## ACTIVITY:
Down to the last line, repeat the records exactly.

## RECORDED INFORMATION:

[config.mk]
export PLATFORM = sky130hd
export DESIGN_NAME = sc_char_framer
export DESIGN_NICKNAME = d
export VERILOG_FILES = /design/src/rtl/sc_framer_pkg.sv /design/src/rtl/sc_conv_map.sv /design/src/rtl/sc_tx.sv /design/src/rtl/sc_rx.sv /design/src/rtl/sc_char_framer.sv
export SDC_FILE = /design/constraint.sdc
export NUM_CORES = 1
export LEC_CHECK = 0
export BUFFER_PORTS_ARGS = -buffer_cell sky130_fd_sc_hd__buf_2
export CAP_MARGIN = 20
export CORE_MARGIN = 2
export CORE_UTILIZATION = 52
export DETAILED_ROUTE_END_ITERATION = 6
export PLACE_DENSITY = 0.76
export SYNTH_ARGS = -nofsm -noshare
export SYNTH_HDL_FRONTEND = slang
export SYNTH_SLANG_ARGS = --single-unit
[constraint.sdc]
create_clock -name clk_i -period 1.8 [get_ports clk_i]
set_input_delay 0.09 -clock clk_i [delete_from_list [all_inputs] [get_ports clk_i]]
set_output_delay 0.09 -clock clk_i [all_outputs]
set_load 0.02 [all_outputs]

## ANSWER SECTION:
[config.mk]
export PLATFORM = sky130hd
export DESIGN_NAME = sc_char_framer
export DESIGN_NICKNAME = d
export VERILOG_FILES = /design/src/rtl/sc_framer_pkg.sv /design/src/rtl/sc_conv_map.sv /design/src/rtl/sc_tx.sv /design/src/rtl/sc_rx.sv /design/src/rtl/sc_char_framer.sv
export SDC_FILE = /design/constraint.sdc
export NUM_CORES = 1
export LEC_CHECK = 0
export BUFFER_PORTS_ARGS = -buffer_cell sky130_fd_sc_hd__buf_2
export CAP_MARGIN = 20
export CORE_MARGIN = 2
export CORE_UTILIZATION = 52
export DETAILED_ROUTE_END_ITERATION = 6
export PLACE_DENSITY = 0.76
export SYNTH_ARGS = -nofsm -noshare
export SYNTH_HDL_FRONTEND = slang
export SYNTH_SLANG_ARGS = --single-unit
[constraint.sdc]
create_clock -name clk_i -period 1.8 [get_ports clk_i]
set_input_delay 0.09 -clock clk_i [delete_from_list [all_inputs] [get_ports clk_i]]
set_output_delay 0.09 -clock clk_i [all_outputs]
set_load 0.02 [all_outputs]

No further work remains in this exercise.